An evolutionary approach to pollination ecology
It is clear from the preceding discussion that much can be gained by approaching pollination in an evolutionary-genetic framework. We emphasize the need for more knowledge about the genetic basis of traits influencing pollinator behaviour, as well as the genetic responses to pollinator-mediated selection. These effects together determine the course of future evolutionary change in floral traits and plant–pollinator interactions. We emphasize studying pollination as an evolutionary process, and the importance of injecting evolutionary genetics into pollination studies, above and beyond evolution’s direct ecological significance (see Thompson, 1998).
This New Phytologist special feature brings together several examples of this approach. Vallejo-Marin et al. (pp. 418–425) examine the correlations of floral traits associated with reward and advertisement, using a phylogenetic perspective to ascertain evolutionary origins. Three papers in this issue examine the selection exerted on floral traits. Sletvold et al. (pp. 385–392) and Parachnowitsch & Kessler (pp. 393–402) show experimentally that floral traits are indeed under pollinator-mediated selection, and Bolstad et al. (pp. 370–384) partition this selection into its effect on advertisement vs reward traits. In order to detect the postpollination outcome, Rymer et al. (pp. 426–436) used maternal and paternal fitness to assess assortative mating that may isolate sympatric Gladiolus morphs. Surprisingly, they found a lack of assortative mating and predicted that the morphs will introgress. This study in particular raises the need for more tests of the paradigm of pollinator-mediated ecological speciation. The use of phylogenetic analyses provide a basis to associate speciation in deceptive orchids with the diversification of chemical odours (Peakall et al., pp. 437–450), and to show the direction of evolution from specialization to generalization in the Caribbean flora (Martén-Rodríguez et al., pp. 403–417). Finally, the use of phylogenetic analyses to study the evolution of pollination systems is reviewed by Smith (pp. 354–363).
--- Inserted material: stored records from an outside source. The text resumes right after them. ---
==> config.mk <==
export PLATFORM = sky130hd
export DESIGN_NAME = montacargas_control
export DESIGN_NICKNAME = d
export VERILOG_FILES = /design/src/rtl/montacargas_control.sv
export SDC_FILE = /design/constraint.sdc
export NUM_CORES = 1
export LEC_CHECK = 0
export CAP_MARGIN = 20
export CELL_PAD_IN_SITES_DETAIL_PLACEMENT = 1
export CELL_PAD_IN_SITES_GLOBAL_PLACEMENT = 1
export CORE_ASPECT_RATIO = 2
export CORE_MARGIN = 5
export CORE_UTILIZATION = 46
export CTS_CLUSTER_SIZE = 30
export DETAILED_ROUTE_END_ITERATION = 6
export PLACE_DENSITY_LB_ADDON = 0.1
export SYNTH_ARGS = -nofsm -noshare
export SYNTH_HDL_FRONTEND = slang
export SYNTH_SLANG_ARGS = --single-unit
==> constraint.sdc <==
create_clock -name clockInt_150Hz -period 6.2 [get_ports clockInt_150Hz]
set_clock_uncertainty 0.2 [all_clocks]
set_input_delay 1.86 -clock clockInt_150Hz [delete_from_list [all_inputs] [get_ports clockInt_150Hz]]
set_output_delay 1.86 -clock clockInt_150Hz [all_outputs]
set_load 0.005 [all_outputs]
==> src/rtl/montacargas_control.sv <==
// Freight-elevator sequencer: SCAN call scheduling, door dwell, idle auto-return to floor 1.
// Optional travel watchdog (FALLA state) enabled by defining MONTACARGAS_WATCHDOG_EN.
module montacargas_control #(
  parameter int N_PISOS      = 4,
  parameter int IDLE_TICKS   = 9000,
  parameter int PUERTA_TICKS = 450,
  parameter int VIAJE_TICKS  = 1500
) (
  input  logic                       clockInt_150Hz,
  input  logic                       reset,
  input  logic [N_PISOS-1:0]         llamadaPiso,
  input  logic [N_PISOS-1:0]         sensorPiso,
  output logic                       motorSubir,
  output logic                       motorBajar,
  output logic                       puertaAbrir,
  output logic [$clog2(N_PISOS)-1:0] pisoActual,
  output logic [N_PISOS-1:0]         pendientes,
  output logic [2:0]                 estado
);

  localparam int PW   = $clog2(N_PISOS);
  localparam int MAXT = (IDLE_TICKS > PUERTA_TICKS)
                        ? ((IDLE_TICKS > VIAJE_TICKS) ? IDLE_TICKS : VIAJE_TICKS)
                        : ((PUERTA_TICKS > VIAJE_TICKS) ? PUERTA_TICKS : VIAJE_TICKS);
  localparam int CW   = $clog2(MAXT);

  typedef enum logic [2:0] {
    REPOSO   = 3'd0,
    SUBIENDO = 3'd1,
    BAJANDO  = 3'd2,
    PUERTA   = 3'd3,
    FALLA    = 3'd4
  } estado_e;

  estado_e           estado_q, estado_d;
  logic              dir_up_q, dir_up_d;
  logic [PW-1:0]     piso_q, piso_d;
  logic [N_PISOS-1:0] pend_q, pend_d;
  logic [CW-1:0]     idle_q, idle_d;
  logic [CW-1:0]     dwell_q, dwell_d;
`ifdef MONTACARGAS_WATCHDOG_EN
  logic [CW-1:0]     viaje_q, viaje_d;
`endif

  logic               sensor_ok, above, below;
  logic [PW-1:0]      sensor_idx;
  logic [N_PISOS-1:0] llam;

  always_comb begin
    sensor_ok  = (sensorPiso != '0) && ((sensorPiso & (sensorPiso - 1'b1)) == '0);
    sensor_idx = '0;
    above      = 1'b0;
    below      = 1'b0;
    for (int unsigned k = 0; k < N_PISOS; k++) begin
      if (sensorPiso[k]) sensor_idx = PW'(k);
      if (pend_q[k] && (PW'(k) > piso_q)) above = 1'b1;
      if (pend_q[k] && (PW'(k) < piso_q)) below = 1'b1;
    end
    piso_d = sensor_ok ? sensor_idx : piso_q;
  end

  always_comb begin
    estado_d = estado_q;
    dir_up_d = dir_up_q;
    idle_d   = '0;
    dwell_d  = '0;
    llam     = llamadaPiso;
    // A call for the floor whose door is open only extends the dwell.
    if (estado_q == PUERTA) llam[piso_q] = 1'b0;
    pend_d   = pend_q | llam;

    unique case (estado_q)
      REPOSO: begin
        if (pend_q[piso_q] && sensorPiso[piso_q]) begin
          estado_d       = PUERTA;
          pend_d[piso_q] = 1'b0;
        end else if (above && below) begin
          estado_d = dir_up_q ? SUBIENDO : BAJANDO;
        end else if (above) begin
          estado_d = SUBIENDO;
        end else if (below) begin
          estado_d = BAJANDO;
        end
        if (pend_q == '0 && piso_q != '0) begin
          if (idle_q == CW'(IDLE_TICKS - 1)) pend_d[0] = 1'b1;
          else                               idle_d    = idle_q + CW'(1);
        end
      end
      SUBIENDO: begin
        dir_up_d = 1'b1;
        if (sensor_ok && pend_q[sensor_idx]) begin
          estado_d           = PUERTA;
          pend_d[sensor_idx] = 1'b0;
        end else if (sensorPiso[N_PISOS-1]) begin
          estado_d = REPOSO;
        end
      end
      BAJANDO: begin
        dir_up_d = 1'b0;
        if (sensor_ok && pend_q[sensor_idx]) begin
          estado_d           = PUERTA;
          pend_d[sensor_idx] = 1'b0;
        end else if (sensorPiso[0]) begin
          estado_d = REPOSO;
        end
      end
      PUERTA: begin
        if (llamadaPiso[piso_q])                     dwell_d  = '0;
        else if (dwell_q == CW'(PUERTA_TICKS - 1))   estado_d = REPOSO;
        else                                         dwell_d  = dwell_q + CW'(1);
      end
      default: begin
        pend_d = pend_q;
      end
    endcase

`ifdef MONTACARGAS_WATCHDOG_EN
    viaje_d = '0;
    if (estado_q == SUBIENDO || estado_q == BAJANDO) begin
      if (piso_d != piso_q) begin
        viaje_d = '0;
      end else if (viaje_q == CW'(VIAJE_TICKS - 1)) begin
        estado_d = FALLA;
        pend_d   = pend_q;
      end else begin
        viaje_d = viaje_q + CW'(1);
      end
    end
`endif
  end

  always_ff @(posedge clockInt_150Hz) begin
    if (reset) begin
      estado_q <= REPOSO;
      dir_up_q <= 1'b1;
      piso_q   <= '0;
      pend_q   <= '0;
      idle_q   <= '0;
      dwell_q  <= '0;
`ifdef MONTACARGAS_WATCHDOG_EN
      viaje_q  <= '0;
`endif
    end else begin
      estado_q <= estado_d;
      dir_up_q <= dir_up_d;
      piso_q   <= piso_d;
      pend_q   <= pend_d;
      idle_q   <= idle_d;
      dwell_q  <= dwell_d;
`ifdef MONTACARGAS_WATCHDOG_EN
      viaje_q  <= viaje_d;
`endif
    end
  end

  assign motorSubir  = (estado_q == SUBIENDO);
  assign motorBajar  = (estado_q == BAJANDO);
  assign puertaAbrir = (estado_q == PUERTA);
  assign pisoActual  = piso_q;
  assign pendientes  = pend_q;
  assign estado      = estado_q;

endmodule
===== src/rtl/mem_arbiter.sv =====
// mem_arbiter: arbitrates N_CH requestor channels onto the byte-serial RAM/UART bus.
// An access of 1, 2 or 4 bytes is serialised little-endian. Writes to the UART window
// (addr[17:16] == 2'b11) wait while io_buffer_full is set. A read marked flushable is
// abandoned when flush arrives.
//
// Ports
//   clk_in, rst_in    clock, synchronous active-high reset
//   rdy_in            0 = hold all state and force mem_wr low
//   flush             mispredict flush; cancels flushable reads
//   req_*             per-channel request bundle; req_en is held until resp_rdy
//   resp_rdy          one-cycle completion pulse per channel
//   resp_data         zero-extended read data, valid with resp_rdy
//   mem_din/mem_dout  RAM read byte (1-cycle latency) and write byte
//   mem_a, mem_wr     RAM address and write strobe
//   io_buffer_full    UART transmit buffer full
//
// Configuration: define MEM_ARB_RR_EN for round-robin arbitration. By default
// arbitration is fixed priority, and channel 0 has the highest priority.
module mem_arbiter #(
  parameter int N_CH = 3,
  parameter int CH_W = 2
) (
  input  logic                 clk_in,
  input  logic                 rst_in,
  input  logic                 rdy_in,
  input  logic                 flush,
  input  logic [N_CH-1:0]      req_en,
  input  logic [N_CH-1:0]      req_wr,
  input  logic [2*N_CH-1:0]    req_size,
  input  logic [32*N_CH-1:0]   req_addr,
  input  logic [32*N_CH-1:0]   req_wdata,
  input  logic [N_CH-1:0]      req_flushable,
  output logic [N_CH-1:0]      resp_rdy,
  output logic [31:0]          resp_data,
  input  logic [7:0]           mem_din,
  output logic [7:0]           mem_dout,
  output logic [31:0]          mem_a,
  output logic                 mem_wr,
  input  logic                 io_buffer_full
);

  typedef enum logic [2:0] {IDLE, READ, WRITE, IOWAIT, DONE} state_t;

  state_t            state_q;
  logic [CH_W-1:0]   ch_q;
  logic [31:0]       addr_q, wdata_q;
  logic [2:0]        n_q;
  logic [2:0]        cnt_q;     // READ: cycle index within the access; WRITE/IOWAIT: next byte
  logic              fl_q;
  logic [N_CH-1:0]   excl_q;    // channels that pulsed resp_rdy last cycle
  logic [N_CH-1:0]   resp_rdy_q;
  logic [31:0]       resp_data_q, mem_a_q;
  logic [7:0]        mem_dout_q;
  logic              mem_wr_q;

  logic [N_CH-1:0]   elig;
  logic              gnt_vld;
  logic [CH_W-1:0]   gnt_idx;
  logic              sel_wr, sel_fl;
  logic [1:0]        sel_size;
  logic [2:0]        sel_n;
  logic [31:0]       sel_addr, sel_wdata;
  logic [1:0]        cap_idx;
  logic              io_q;

  // A flushable read cannot be granted in a cycle that carries a flush.
  assign elig = req_en & ~excl_q & ~({N_CH{flush}} & ~req_wr & req_flushable);

`ifdef MEM_ARB_RR_EN
  logic [CH_W-1:0] rr_q;

  always_comb begin : arb
    int j;
    j       = 0;
    gnt_vld = 1'b0;
    gnt_idx = '0;
    // The search starts at rr_q and wraps at N_CH.
    for (int k = 0; k < N_CH; k++) begin
      j = int'(rr_q) + k;
      if (j >= N_CH) j = j - N_CH;
      if (!gnt_vld && elig[j]) begin
        gnt_vld = 1'b1;
        gnt_idx = CH_W'(j);
      end
    end
  end

  always_ff @(posedge clk_in) begin
    if (rst_in)
      rr_q <= '0;
    else if (rdy_in && state_q == IDLE && gnt_vld)
      rr_q <= (gnt_idx == CH_W'(N_CH-1)) ? '0 : gnt_idx + 1'b1;
  end
`else
  always_comb begin : arb
    gnt_vld = 1'b0;
    gnt_idx = '0;
    // Scan from the top down, so the lowest eligible index is written last and wins.
    for (int k = N_CH-1; k >= 0; k--) begin
      if (elig[k]) begin
        gnt_vld = 1'b1;
        gnt_idx = CH_W'(k);
      end
    end
  end
`endif

  always_comb begin : sel
    sel_wr    = 1'b0;
    sel_fl    = 1'b0;
    sel_size  = '0;
    sel_addr  = '0;
    sel_wdata = '0;
    for (int k = 0; k < N_CH; k++) begin
      if (gnt_idx == CH_W'(k)) begin
        sel_wr    = req_wr[k];
        sel_fl    = req_flushable[k];
        sel_size  = req_size[2*k +: 2];
        sel_addr  = req_addr[32*k +: 32];
        sel_wdata = req_wdata[32*k +: 32];
      end
    end
    case (sel_size)
      2'd0:    sel_n = 3'd1;
      2'd1:    sel_n = 3'd2;
      default: sel_n = 3'd4;
    endcase
  end

  // In READ, the byte captured at cycle index cnt_q is byte (cnt_q - 2).
  assign cap_idx = cnt_q[1:0] - 2'd2;
  assign io_q    = (addr_q[17:16] == 2'b11);

  always_ff @(posedge clk_in) begin
    if (rst_in) begin
      state_q     <= IDLE;
      ch_q        <= '0;
      addr_q      <= '0;
      wdata_q     <= '0;
      n_q         <= '0;
      cnt_q       <= '0;
      fl_q        <= 1'b0;
      excl_q      <= '0;
      resp_rdy_q  <= '0;
      resp_data_q <= '0;
      mem_a_q     <= '0;
      mem_dout_q  <= '0;
      mem_wr_q    <= 1'b0;
    end else if (rdy_in) begin
      // The bus is idle unless a state below drives a byte.
      excl_q     <= resp_rdy_q;
      resp_rdy_q <= '0;
      mem_a_q    <= '0;
      mem_dout_q <= '0;
      mem_wr_q   <= 1'b0;
      case (state_q)
        IDLE: begin
          if (gnt_vld) begin
            ch_q    <= gnt_idx;
            addr_q  <= sel_addr;
            wdata_q <= sel_wdata;
            n_q     <= sel_n;
            fl_q    <= sel_fl;
            if (!sel_wr) begin
              state_q     <= READ;
              mem_a_q     <= sel_addr;
              cnt_q       <= 3'd1;
              resp_data_q <= '0;
            end else if (sel_addr[17:16] == 2'b11 && io_buffer_full) begin
              state_q <= IOWAIT;
              cnt_q   <= 3'd0;
            end else begin
              state_q    <= WRITE;
              mem_a_q    <= sel_addr;
              mem_dout_q <= sel_wdata[7:0];
              mem_wr_q   <= 1'b1;
              cnt_q      <= 3'd1;
            end
          end
        end
        READ: begin
          if (flush && fl_q) begin
            state_q <= IDLE;
          end else begin
            if (cnt_q >= 3'd2) resp_data_q[8*cap_idx +: 8] <= mem_din;
            if (cnt_q < n_q)   mem_a_q <= addr_q + {29'b0, cnt_q};
            if (cnt_q == n_q + 3'd1) begin
              state_q    <= DONE;
              resp_rdy_q <= N_CH'(1) << ch_q;
            end
            cnt_q <= cnt_q + 3'd1;
          end
        end
        WRITE: begin
          if (cnt_q == n_q) begin
            state_q    <= DONE;
            resp_rdy_q <= N_CH'(1) << ch_q;
          end else if (io_q && io_buffer_full) begin
            // The UART buffer state is checked again before every byte.
            state_q <= IOWAIT;
          end else begin
            mem_a_q    <= addr_q + {29'b0, cnt_q};
            mem_dout_q <= wdata_q[8*cnt_q[1:0] +: 8];
            mem_wr_q   <= 1'b1;
            cnt_q      <= cnt_q + 3'd1;
          end
        end
        IOWAIT: begin
          if (!io_buffer_full) begin
            state_q    <= WRITE;
            mem_a_q    <= addr_q + {29'b0, cnt_q};
            mem_dout_q <= wdata_q[8*cnt_q[1:0] +: 8];
            mem_wr_q   <= 1'b1;
            cnt_q      <= cnt_q + 3'd1;
          end
        end
        DONE:    state_q <= IDLE;
        default: state_q <= IDLE;
      endcase
    end
  end

  assign resp_rdy  = resp_rdy_q;
  assign resp_data = resp_data_q;
  assign mem_a     = mem_a_q;
  assign mem_dout  = mem_dout_q;
  assign mem_wr    = mem_wr_q & rdy_in;

endmodule
[src/rtl/mem_responder_pkg.sv]
// Shared state type and default widths for the mem_responder slice.
package mem_responder_pkg;

    localparam int          AWIDTH_DEF   = 5;
    localparam int          DWIDTH_DEF   = 8;
    localparam int          CNT_W_DEF    = 16;
    localparam int unsigned WP_LIMIT_DEF = 8;

    typedef enum logic [1:0] {
        M_IDLE  = 2'd0,
        M_READ  = 2'd1,
        M_WRITE = 2'd2,
        M_ERR   = 2'd3
    } mem_state_t;

endpackage

[src/rtl/mem_array.sv]
// DEPTH x DWIDTH word store: one write port where the test-load port beats the bus,
// and one registered read port whose output holds while rd_en_i is low.
module mem_array
    import mem_responder_pkg::*;
#(
    parameter int AWIDTH = AWIDTH_DEF,
    parameter int DWIDTH = DWIDTH_DEF
) (
    input  logic              clk,
    input  logic              rst_,
    input  logic              we_i,
    input  logic [AWIDTH-1:0] addr_i,
    input  logic [DWIDTH-1:0] wdata_i,
    input  logic              tl_en_i,
    input  logic [AWIDTH-1:0] tl_addr_i,
    input  logic [DWIDTH-1:0] tl_data_i,
    input  logic              rd_en_i,
    input  logic [AWIDTH-1:0] raddr_i,
    output logic [DWIDTH-1:0] rd_data_o
);

    localparam int DEPTH = 2 ** AWIDTH;

    logic [DWIDTH-1:0] mem_q [DEPTH];
    logic [DWIDTH-1:0] rd_data_q;
    logic              wr_en;
    logic [AWIDTH-1:0] wr_addr;
    logic [DWIDTH-1:0] wr_data;

    always_comb begin
        wr_en   = tl_en_i | we_i;
        wr_addr = tl_en_i ? tl_addr_i : addr_i;
        wr_data = tl_en_i ? tl_data_i : wdata_i;
    end

    // Storage is intentionally not reset; contents survive rst_.
    always_ff @(posedge clk) begin
        if (wr_en) begin
            mem_q[wr_addr] <= wr_data;
        end
    end

    always_ff @(posedge clk or negedge rst_) begin
        if (!rst_) begin
            rd_data_q <= '0;
        end else if (rd_en_i) begin
            rd_data_q <= mem_q[raddr_i];
        end
    end

    assign rd_data_o = rd_data_q;

endmodule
We think that, despite the extensive literature on the effects of floral traits on pollinators and vice versa, the field is still in the early stages of moving from describing patterns to understanding processes. The full integration of molecular and/or quantitative genetics as prepollination processes with measures of phenotypic selection and postpollination processes is a promising direction for future studies of evolutionary pollination ecology.